Im Februar 2026 bestätigten das britische Außenministerium und verbündete Staaten schließlich die Vergiftung. In biologischen Proben Nawalnys seien Spuren von Epibatidin nachgewiesen worden. Die Verbündeten stellten klar, dass für diesen Anschlag nur die russische Staatsmacht als Verantwortliche in Frage komme. Diese eindeutige Zuschreibung löste internationale Empörung aus.
Der Tod Nawalnys rückte erneut die Gefahren für Regimekritiker in Russland in den Fokus. Die Aussagen des Arztes und die internationalen Untersuchungsergebnisse unterstreichen die Dringlichkeit einer lückenlosen Aufklärung der Todesumstände.
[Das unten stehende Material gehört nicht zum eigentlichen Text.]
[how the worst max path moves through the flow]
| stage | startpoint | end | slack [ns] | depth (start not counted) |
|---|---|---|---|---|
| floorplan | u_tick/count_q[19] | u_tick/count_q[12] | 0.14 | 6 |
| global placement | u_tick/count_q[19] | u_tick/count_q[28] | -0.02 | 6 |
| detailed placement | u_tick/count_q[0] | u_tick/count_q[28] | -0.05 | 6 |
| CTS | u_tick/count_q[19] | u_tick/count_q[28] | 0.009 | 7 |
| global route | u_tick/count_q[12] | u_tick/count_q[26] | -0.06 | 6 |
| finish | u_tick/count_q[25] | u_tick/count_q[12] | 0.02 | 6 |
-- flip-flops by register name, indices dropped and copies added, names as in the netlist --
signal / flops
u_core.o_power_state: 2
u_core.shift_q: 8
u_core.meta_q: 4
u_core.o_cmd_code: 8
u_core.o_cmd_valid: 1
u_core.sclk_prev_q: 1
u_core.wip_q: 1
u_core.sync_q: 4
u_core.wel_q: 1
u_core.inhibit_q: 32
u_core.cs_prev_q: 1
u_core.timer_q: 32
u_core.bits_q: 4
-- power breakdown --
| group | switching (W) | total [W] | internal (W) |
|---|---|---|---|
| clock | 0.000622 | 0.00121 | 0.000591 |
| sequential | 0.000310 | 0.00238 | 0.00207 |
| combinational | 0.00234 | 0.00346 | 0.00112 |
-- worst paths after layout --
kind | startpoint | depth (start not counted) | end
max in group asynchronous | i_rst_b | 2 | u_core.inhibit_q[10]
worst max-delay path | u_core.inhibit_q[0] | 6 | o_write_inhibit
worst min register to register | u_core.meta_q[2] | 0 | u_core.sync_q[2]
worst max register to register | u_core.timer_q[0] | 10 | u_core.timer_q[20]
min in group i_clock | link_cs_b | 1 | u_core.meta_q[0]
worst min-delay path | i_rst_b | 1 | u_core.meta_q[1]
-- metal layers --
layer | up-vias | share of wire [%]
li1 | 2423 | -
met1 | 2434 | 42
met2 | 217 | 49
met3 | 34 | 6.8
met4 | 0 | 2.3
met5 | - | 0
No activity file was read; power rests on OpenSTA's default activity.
File: config.mk
export PLATFORM = sky130hd
export DESIGN_NAME = cvt_vertical_timing
export DESIGN_NICKNAME = d
export VERILOG_FILES = /design/src/logic/cvt_vertical_timing.v
export VERILOG_INCLUDE_DIRS = /design/src /design/src/shared
export SDC_FILE = /design/constraint.sdc
export NUM_CORES = 1
export LEC_CHECK = 0
export BUFFER_PORTS_ARGS = -buffer_cell sky130_fd_sc_hd__buf_2
export CAP_MARGIN = 5
export CORE_AREA = 5 5 113 195
export CTS_CLUSTER_DIAMETER = 60
export DETAILED_ROUTE_END_ITERATION = 6
export DIE_AREA = 0 0 118 200
export PLACE_DENSITY_LB_ADDON = 0.3
export SETUP_SLACK_MARGIN = 0.2
export SLEW_MARGIN = 30
export SYNTH_ARGS = -nofsm -noshare
export SYNTH_HDL_FRONTEND = slang
export SYNTH_SLANG_ARGS = --single-unit
File: constraint.sdc
create_clock -name i_core_clk -period 2.9 [get_ports i_core_clk]
set_input_delay 0.58 -clock i_core_clk [delete_from_list [all_inputs] [get_ports i_core_clk]]
set_output_delay 0.58 -clock i_core_clk [all_outputs]
set_load 0.02 [all_outputs]
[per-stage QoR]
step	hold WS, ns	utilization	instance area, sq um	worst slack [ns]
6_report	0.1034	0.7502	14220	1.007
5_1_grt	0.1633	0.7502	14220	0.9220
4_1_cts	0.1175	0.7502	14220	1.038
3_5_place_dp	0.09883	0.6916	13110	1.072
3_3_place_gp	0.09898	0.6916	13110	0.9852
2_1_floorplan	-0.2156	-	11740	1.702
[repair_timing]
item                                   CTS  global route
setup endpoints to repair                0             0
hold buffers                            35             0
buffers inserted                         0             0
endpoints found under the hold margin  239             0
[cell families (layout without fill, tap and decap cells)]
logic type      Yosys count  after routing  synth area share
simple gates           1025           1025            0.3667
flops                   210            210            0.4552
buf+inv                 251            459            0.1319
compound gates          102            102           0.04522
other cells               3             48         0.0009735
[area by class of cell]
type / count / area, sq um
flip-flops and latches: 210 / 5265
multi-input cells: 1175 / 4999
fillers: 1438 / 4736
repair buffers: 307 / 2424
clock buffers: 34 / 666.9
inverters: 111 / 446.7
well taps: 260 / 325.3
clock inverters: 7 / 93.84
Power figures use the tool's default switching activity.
--- config.mk ---
export PLATFORM = sky130hd
export DESIGN_NAME = vacuum_pump_run_supervisor
export DESIGN_NICKNAME = d
export VERILOG_FILES = /design/src/design/pump_sup_pkg.sv /design/src/design/vacuum_pump_run_supervisor.sv
export SDC_FILE = /design/constraint.sdc
export NUM_CORES = 1
export LEC_CHECK = 0
export ABC_AREA = 1
export BUFFER_PORTS_ARGS = -buffer_cell sky130_fd_sc_hd__buf_2
export CAP_MARGIN = 20
export CELL_PAD_IN_SITES_DETAIL_PLACEMENT = 0
export CELL_PAD_IN_SITES_GLOBAL_PLACEMENT = 1
export CORE_AREA = 8 8 164 166
export CTS_CLUSTER_SIZE = 25
export DETAILED_ROUTE_END_ITERATION = 8
export DIE_AREA = 0 0 172 174
export GPL_TIMING_DRIVEN = 0
export HOLD_SLACK_MARGIN = 0.06
export PLACE_DENSITY = 0.87
export SKIP_LAST_GASP = 1
export SLEW_MARGIN = 20
export SYNTH_ARGS = -nofsm -noshare
export SYNTH_HDL_FRONTEND = slang
export SYNTH_SLANG_ARGS = --single-unit
--- constraint.sdc ---
create_clock -name i_clk_sys -period 4.35 [get_ports i_clk_sys]
set_input_delay 0.6525 -clock i_clk_sys [delete_from_list [all_inputs] [get_ports i_clk_sys]]
set_output_delay 0.6525 -clock i_clk_sys [all_outputs]
set_load 0.05 [all_outputs]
Politische Folgen eines Anschlags
Nawalnys Tod hat erhebliche Auswirkungen auf die politische Lage in Russland und die internationalen Beziehungen. Das Ereignis verdeutlicht die existenziellen Risiken für oppositionelle Stimmen und führt zu erneuten Forderungen an die Weltgemeinschaft, Druck auf Russland wegen Menschenrechtsverletzungen auszuüben. Der nun bestätigte Einsatz von Epibatidin könnte in weiteren Ermittlungen und diplomatischen Sanktionsbemühungen eine zentrale Rolle spielen.